▶ [Data in this exercise]:

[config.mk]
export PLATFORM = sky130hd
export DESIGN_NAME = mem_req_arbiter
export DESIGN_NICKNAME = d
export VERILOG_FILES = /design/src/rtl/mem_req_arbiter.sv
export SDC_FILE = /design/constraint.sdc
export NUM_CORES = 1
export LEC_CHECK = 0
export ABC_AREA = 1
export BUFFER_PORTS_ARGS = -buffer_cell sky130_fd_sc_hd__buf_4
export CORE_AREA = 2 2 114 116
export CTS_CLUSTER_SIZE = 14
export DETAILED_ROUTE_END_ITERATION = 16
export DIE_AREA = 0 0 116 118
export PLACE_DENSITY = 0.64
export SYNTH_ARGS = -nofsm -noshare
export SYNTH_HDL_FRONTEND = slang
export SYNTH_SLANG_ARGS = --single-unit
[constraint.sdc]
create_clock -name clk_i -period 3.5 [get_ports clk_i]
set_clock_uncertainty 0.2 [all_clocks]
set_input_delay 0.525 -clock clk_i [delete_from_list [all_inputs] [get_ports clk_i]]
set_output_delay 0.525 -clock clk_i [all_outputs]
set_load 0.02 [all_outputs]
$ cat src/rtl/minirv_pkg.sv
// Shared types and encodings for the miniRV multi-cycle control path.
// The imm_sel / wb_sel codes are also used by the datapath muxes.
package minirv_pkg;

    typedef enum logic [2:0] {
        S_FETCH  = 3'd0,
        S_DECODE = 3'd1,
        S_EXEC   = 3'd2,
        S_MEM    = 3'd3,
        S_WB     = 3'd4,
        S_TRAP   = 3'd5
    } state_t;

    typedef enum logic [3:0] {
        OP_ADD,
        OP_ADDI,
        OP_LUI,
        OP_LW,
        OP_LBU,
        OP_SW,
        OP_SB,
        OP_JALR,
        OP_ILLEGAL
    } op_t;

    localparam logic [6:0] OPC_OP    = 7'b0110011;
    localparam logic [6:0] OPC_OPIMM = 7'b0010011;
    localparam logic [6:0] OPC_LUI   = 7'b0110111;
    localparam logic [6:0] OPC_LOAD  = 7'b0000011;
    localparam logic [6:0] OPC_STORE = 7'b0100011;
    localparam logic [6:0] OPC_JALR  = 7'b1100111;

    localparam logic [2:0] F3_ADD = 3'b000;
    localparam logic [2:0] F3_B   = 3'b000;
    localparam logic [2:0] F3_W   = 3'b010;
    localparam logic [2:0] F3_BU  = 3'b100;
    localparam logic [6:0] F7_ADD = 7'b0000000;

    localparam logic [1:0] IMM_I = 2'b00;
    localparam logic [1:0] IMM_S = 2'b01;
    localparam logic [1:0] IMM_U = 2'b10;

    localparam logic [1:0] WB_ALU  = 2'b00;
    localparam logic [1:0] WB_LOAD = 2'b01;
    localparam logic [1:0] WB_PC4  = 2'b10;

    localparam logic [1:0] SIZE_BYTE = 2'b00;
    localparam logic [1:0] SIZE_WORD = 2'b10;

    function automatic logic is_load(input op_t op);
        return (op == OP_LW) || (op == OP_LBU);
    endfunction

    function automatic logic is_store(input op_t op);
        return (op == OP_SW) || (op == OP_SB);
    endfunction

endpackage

==

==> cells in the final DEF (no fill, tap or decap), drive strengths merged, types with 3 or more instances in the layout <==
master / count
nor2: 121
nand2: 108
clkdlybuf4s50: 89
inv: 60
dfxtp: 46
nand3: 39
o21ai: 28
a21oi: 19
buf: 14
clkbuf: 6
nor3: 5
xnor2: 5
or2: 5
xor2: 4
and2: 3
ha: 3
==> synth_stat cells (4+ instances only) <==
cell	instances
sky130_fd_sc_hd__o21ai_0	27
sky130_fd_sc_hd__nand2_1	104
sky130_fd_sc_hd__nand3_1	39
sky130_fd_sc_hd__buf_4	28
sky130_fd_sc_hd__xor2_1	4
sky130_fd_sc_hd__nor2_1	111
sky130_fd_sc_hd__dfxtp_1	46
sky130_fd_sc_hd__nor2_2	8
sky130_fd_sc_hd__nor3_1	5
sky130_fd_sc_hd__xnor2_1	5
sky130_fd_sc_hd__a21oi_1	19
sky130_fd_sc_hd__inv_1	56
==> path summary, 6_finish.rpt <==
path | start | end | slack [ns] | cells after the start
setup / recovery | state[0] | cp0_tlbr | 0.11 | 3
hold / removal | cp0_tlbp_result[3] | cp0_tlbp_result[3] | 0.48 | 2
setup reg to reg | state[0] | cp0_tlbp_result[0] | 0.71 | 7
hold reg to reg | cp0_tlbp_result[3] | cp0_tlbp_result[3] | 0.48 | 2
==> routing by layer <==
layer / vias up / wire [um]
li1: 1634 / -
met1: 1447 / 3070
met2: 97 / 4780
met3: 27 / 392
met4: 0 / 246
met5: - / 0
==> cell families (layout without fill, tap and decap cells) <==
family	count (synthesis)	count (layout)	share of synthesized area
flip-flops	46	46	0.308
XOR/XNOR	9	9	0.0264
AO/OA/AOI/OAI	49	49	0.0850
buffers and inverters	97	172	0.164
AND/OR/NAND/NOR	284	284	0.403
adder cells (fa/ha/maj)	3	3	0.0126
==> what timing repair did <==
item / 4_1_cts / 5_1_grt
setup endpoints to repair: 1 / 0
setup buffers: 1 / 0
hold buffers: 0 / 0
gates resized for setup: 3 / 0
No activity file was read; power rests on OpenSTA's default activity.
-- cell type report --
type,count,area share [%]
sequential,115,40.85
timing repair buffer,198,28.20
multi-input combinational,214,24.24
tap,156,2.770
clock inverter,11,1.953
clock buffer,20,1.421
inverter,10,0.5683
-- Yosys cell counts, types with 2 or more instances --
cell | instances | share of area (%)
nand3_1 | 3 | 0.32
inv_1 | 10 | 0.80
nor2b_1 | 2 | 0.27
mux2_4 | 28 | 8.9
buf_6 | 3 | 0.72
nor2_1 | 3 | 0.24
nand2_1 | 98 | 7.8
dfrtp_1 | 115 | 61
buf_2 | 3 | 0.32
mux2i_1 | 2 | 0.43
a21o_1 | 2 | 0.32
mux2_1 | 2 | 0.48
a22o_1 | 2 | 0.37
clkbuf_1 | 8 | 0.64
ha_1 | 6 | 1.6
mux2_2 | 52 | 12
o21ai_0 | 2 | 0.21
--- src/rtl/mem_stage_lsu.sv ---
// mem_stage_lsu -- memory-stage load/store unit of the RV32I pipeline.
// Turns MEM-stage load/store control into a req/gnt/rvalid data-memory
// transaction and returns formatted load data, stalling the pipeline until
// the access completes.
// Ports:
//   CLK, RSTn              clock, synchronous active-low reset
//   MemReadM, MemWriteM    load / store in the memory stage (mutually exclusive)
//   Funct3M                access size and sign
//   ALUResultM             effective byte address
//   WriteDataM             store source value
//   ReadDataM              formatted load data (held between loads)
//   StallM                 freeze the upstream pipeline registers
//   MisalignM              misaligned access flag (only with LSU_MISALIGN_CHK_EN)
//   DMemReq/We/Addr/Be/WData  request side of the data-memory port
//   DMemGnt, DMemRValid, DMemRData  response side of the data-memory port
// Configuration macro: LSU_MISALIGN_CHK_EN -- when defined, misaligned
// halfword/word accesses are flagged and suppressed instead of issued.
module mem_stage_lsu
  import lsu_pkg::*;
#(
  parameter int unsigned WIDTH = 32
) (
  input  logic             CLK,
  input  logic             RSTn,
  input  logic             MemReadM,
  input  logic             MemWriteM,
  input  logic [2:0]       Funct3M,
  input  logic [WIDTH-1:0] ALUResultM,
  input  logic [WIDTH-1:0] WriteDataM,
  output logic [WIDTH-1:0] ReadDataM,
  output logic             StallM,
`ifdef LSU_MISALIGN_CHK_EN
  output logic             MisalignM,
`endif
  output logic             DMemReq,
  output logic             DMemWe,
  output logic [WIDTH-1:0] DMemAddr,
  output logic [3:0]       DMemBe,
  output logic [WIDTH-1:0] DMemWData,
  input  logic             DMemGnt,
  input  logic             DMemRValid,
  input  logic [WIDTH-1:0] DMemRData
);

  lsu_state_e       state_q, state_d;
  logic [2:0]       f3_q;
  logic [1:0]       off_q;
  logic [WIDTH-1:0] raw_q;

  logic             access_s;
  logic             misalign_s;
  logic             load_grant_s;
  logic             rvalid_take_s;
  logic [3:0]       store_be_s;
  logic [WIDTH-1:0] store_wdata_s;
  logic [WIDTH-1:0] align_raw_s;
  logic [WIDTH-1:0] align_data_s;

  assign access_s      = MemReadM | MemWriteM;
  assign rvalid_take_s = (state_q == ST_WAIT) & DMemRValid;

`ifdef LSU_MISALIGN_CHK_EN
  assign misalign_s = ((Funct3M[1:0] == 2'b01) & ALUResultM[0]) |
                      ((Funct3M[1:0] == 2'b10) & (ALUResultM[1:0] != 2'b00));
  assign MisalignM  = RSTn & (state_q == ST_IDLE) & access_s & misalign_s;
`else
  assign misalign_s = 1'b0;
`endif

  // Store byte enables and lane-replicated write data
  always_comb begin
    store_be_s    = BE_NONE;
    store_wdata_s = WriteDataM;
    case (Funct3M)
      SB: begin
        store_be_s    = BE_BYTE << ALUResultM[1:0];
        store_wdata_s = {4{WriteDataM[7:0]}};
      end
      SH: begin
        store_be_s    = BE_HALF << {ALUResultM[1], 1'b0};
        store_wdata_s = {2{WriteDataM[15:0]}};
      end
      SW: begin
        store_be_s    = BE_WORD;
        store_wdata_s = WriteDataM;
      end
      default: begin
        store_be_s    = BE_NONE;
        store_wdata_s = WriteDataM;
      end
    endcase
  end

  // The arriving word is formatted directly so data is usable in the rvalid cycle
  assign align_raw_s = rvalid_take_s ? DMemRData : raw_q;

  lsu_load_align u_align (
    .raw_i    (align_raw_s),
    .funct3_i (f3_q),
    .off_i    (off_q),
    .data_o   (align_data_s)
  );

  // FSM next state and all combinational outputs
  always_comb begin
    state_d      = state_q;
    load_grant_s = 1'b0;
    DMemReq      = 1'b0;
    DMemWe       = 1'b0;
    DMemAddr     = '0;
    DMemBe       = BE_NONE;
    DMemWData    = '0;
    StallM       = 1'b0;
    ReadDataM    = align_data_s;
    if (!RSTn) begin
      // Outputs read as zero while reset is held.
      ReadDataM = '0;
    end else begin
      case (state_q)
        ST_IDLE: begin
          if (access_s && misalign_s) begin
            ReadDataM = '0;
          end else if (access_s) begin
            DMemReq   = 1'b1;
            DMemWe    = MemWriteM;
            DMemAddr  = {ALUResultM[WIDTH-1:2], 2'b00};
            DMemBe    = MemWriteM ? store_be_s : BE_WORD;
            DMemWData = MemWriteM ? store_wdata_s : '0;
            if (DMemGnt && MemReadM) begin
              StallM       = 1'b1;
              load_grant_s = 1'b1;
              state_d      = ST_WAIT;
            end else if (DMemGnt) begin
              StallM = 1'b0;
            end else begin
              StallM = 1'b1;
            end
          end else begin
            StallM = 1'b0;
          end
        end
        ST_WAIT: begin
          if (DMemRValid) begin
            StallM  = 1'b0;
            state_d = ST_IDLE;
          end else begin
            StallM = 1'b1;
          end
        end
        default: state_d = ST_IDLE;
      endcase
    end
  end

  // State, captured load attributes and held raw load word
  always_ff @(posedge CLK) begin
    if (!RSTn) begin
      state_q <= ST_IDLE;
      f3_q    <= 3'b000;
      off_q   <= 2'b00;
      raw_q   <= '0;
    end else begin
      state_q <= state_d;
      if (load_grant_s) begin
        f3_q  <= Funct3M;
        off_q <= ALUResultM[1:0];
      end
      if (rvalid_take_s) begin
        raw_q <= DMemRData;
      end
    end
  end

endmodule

--

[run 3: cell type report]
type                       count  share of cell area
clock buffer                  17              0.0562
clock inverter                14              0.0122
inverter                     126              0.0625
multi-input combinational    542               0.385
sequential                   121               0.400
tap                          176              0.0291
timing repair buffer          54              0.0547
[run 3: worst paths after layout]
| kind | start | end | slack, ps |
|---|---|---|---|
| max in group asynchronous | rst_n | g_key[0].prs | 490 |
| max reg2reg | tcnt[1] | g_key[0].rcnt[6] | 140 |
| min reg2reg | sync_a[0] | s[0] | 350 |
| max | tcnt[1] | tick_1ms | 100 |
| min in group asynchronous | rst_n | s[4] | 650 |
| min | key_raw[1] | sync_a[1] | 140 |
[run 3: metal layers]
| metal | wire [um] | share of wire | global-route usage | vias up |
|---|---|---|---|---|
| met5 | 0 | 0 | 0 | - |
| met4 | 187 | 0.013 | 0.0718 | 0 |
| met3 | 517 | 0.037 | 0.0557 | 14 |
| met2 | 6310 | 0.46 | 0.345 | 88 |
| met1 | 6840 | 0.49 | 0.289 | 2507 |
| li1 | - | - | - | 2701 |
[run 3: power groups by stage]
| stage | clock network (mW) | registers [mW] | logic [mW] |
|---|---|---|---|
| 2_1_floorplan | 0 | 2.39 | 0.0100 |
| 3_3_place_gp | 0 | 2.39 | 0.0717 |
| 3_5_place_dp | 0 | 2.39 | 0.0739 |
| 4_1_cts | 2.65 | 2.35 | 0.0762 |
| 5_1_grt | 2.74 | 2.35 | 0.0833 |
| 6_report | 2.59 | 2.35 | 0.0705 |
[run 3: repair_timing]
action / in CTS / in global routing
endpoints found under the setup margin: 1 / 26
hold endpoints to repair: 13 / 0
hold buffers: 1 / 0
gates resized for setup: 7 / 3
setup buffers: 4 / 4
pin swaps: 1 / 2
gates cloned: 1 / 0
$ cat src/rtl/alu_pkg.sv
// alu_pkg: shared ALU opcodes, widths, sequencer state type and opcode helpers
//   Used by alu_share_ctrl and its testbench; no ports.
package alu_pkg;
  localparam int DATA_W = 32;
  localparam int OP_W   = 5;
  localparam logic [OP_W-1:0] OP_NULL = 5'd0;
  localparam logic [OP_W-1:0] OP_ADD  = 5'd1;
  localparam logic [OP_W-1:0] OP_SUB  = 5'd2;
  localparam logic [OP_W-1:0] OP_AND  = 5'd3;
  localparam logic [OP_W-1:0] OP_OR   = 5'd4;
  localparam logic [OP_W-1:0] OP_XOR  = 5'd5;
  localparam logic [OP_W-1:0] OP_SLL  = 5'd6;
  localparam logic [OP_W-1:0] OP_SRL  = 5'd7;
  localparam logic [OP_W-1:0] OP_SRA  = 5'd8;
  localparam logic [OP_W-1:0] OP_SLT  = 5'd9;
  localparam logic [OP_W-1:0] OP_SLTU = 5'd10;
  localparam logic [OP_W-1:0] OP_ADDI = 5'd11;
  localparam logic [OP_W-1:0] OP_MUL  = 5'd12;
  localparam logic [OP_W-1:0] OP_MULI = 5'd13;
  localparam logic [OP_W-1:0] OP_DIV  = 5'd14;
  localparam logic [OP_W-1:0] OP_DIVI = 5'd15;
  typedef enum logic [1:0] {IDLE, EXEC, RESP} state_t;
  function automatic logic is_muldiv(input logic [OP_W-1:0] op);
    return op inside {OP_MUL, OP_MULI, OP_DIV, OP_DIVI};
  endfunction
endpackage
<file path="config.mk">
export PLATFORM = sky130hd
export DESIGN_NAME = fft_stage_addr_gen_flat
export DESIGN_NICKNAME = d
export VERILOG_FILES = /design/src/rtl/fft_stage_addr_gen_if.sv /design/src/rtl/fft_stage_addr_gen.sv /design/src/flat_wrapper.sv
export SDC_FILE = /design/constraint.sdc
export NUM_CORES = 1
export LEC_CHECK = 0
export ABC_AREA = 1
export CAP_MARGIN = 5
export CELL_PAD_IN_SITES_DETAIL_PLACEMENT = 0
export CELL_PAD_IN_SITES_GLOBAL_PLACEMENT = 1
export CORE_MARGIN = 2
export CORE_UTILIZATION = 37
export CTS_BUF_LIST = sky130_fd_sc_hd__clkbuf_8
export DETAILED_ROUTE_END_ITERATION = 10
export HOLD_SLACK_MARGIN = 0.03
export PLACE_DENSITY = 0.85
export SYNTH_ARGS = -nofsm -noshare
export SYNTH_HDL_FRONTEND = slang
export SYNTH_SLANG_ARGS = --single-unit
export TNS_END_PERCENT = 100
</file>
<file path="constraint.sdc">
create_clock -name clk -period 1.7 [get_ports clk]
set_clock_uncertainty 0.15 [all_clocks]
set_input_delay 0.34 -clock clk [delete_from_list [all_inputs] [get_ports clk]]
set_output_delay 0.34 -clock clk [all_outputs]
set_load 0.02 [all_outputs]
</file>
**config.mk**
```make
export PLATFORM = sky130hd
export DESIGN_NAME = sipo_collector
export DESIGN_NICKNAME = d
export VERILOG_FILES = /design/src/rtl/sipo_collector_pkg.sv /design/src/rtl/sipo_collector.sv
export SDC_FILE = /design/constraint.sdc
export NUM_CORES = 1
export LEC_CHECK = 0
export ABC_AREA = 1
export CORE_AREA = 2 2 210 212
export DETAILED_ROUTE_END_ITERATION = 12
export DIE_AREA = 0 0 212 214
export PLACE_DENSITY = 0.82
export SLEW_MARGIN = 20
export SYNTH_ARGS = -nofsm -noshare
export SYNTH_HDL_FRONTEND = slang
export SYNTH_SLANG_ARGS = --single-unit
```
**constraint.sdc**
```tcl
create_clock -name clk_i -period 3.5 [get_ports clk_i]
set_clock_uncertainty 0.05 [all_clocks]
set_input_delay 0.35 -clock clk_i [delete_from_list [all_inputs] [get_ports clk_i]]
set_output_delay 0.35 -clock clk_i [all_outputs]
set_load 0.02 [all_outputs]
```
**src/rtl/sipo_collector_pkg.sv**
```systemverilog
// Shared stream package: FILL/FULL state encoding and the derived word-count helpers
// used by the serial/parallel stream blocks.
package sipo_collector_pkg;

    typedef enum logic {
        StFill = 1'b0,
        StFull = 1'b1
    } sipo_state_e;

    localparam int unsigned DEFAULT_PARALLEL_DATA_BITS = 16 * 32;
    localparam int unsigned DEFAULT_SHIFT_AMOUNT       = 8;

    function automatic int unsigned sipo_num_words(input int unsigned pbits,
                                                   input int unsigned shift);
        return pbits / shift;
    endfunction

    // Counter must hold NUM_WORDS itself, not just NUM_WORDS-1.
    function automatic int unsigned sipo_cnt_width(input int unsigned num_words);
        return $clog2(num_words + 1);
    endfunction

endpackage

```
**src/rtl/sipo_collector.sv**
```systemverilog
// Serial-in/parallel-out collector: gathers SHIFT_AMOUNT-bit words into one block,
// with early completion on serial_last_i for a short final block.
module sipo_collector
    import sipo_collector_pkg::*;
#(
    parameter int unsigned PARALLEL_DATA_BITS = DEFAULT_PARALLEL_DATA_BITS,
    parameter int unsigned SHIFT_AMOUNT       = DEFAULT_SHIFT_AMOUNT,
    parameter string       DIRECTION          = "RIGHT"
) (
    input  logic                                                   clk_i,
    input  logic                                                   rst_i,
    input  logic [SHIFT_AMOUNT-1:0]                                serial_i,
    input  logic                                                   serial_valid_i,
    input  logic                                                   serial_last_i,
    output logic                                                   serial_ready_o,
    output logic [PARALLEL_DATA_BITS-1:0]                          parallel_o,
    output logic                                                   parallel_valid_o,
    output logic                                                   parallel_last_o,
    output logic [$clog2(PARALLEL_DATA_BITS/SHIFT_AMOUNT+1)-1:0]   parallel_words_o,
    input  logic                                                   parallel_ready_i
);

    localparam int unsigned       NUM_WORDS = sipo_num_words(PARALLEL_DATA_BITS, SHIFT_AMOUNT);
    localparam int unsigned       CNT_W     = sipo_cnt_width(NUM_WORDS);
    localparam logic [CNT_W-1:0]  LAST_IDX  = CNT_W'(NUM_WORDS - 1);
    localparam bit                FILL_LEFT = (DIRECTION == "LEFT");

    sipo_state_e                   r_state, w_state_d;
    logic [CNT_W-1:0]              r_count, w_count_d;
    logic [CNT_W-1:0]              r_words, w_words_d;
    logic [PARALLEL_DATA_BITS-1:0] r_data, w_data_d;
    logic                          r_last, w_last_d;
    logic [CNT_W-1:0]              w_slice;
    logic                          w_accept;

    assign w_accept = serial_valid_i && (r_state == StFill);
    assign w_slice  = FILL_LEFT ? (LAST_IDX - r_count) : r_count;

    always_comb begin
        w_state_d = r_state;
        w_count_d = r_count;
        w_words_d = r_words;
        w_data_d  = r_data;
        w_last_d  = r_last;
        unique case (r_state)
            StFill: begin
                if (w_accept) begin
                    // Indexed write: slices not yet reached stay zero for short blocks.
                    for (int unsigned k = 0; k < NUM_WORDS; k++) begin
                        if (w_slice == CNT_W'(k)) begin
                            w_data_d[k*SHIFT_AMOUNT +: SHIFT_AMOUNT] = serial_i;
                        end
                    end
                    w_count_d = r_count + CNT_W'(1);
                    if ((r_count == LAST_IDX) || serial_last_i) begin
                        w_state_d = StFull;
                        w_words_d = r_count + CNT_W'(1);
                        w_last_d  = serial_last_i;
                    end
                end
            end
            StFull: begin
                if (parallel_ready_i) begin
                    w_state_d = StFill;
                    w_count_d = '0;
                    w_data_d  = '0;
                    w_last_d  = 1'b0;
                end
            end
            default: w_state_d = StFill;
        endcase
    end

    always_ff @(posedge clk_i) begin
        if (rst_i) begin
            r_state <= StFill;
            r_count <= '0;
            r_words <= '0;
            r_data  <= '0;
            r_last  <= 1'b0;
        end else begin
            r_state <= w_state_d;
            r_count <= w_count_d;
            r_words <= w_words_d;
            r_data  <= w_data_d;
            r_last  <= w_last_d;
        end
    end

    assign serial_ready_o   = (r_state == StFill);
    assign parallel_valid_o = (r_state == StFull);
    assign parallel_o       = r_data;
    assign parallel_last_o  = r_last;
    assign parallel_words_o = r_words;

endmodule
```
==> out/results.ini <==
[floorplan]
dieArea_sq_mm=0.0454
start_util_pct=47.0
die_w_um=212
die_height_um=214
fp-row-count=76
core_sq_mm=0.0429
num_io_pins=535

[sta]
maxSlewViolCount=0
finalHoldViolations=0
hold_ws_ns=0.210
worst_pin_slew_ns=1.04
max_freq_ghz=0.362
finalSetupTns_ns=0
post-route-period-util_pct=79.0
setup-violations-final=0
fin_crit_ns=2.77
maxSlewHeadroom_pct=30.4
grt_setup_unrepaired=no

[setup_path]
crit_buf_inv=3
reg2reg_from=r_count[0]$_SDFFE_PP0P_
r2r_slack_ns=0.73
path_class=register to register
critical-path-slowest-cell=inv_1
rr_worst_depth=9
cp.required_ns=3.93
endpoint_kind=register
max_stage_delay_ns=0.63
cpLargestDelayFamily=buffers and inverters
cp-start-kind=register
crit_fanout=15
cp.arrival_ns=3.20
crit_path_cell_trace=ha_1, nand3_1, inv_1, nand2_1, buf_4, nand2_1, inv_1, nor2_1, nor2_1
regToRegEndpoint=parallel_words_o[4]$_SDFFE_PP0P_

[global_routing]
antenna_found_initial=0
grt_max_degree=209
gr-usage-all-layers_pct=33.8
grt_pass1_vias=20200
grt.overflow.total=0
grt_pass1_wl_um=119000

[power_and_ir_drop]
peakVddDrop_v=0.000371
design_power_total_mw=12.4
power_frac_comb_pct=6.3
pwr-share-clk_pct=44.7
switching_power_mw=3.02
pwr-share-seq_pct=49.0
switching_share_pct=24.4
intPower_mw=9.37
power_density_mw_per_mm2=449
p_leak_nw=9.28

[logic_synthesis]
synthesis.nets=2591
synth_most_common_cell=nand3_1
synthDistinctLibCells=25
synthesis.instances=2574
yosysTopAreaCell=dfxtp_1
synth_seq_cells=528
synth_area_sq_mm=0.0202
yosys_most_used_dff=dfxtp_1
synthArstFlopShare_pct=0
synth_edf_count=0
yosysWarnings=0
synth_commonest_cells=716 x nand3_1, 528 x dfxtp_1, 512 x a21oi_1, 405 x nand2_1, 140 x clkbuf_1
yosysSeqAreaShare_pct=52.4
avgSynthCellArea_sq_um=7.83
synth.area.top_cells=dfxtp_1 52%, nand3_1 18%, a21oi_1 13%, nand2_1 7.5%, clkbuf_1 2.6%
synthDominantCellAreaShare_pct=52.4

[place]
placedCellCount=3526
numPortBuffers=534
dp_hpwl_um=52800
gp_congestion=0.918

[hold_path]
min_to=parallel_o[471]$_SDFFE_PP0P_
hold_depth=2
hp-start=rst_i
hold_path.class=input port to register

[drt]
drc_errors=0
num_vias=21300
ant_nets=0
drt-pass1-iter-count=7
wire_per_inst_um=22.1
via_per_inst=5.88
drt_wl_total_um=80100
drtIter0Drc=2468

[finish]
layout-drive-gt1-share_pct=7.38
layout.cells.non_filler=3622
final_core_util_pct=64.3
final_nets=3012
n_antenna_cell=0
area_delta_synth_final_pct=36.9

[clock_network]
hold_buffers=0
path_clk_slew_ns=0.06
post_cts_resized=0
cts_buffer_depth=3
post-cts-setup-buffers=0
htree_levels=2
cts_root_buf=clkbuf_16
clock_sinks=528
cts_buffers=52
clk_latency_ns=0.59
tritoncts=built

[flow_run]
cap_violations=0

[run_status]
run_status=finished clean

▶ [Problem requirements]: All lines above from the one containing "tick_1ms | 100 |" to the one containing "2.39 | 0.0100 |" must be repeated exactly, both lines included, and no others.

▶ [Final answer]:
| max | tcnt[1] | tick_1ms | 100 |
| min in group asynchronous | rst_n | s[4] | 650 |
| min | key_raw[1] | sync_a[1] | 140 |
[run 3: metal layers]
| metal | wire [um] | share of wire | global-route usage | vias up |
|---|---|---|---|---|
| met5 | 0 | 0 | 0 | - |
| met4 | 187 | 0.013 | 0.0718 | 0 |
| met3 | 517 | 0.037 | 0.0557 | 14 |
| met2 | 6310 | 0.46 | 0.345 | 88 |
| met1 | 6840 | 0.49 | 0.289 | 2507 |
| li1 | - | - | - | 2701 |
[run 3: power groups by stage]
| stage | clock network (mW) | registers [mW] | logic [mW] |
|---|---|---|---|
| 2_1_floorplan | 0 | 2.39 | 0.0100 |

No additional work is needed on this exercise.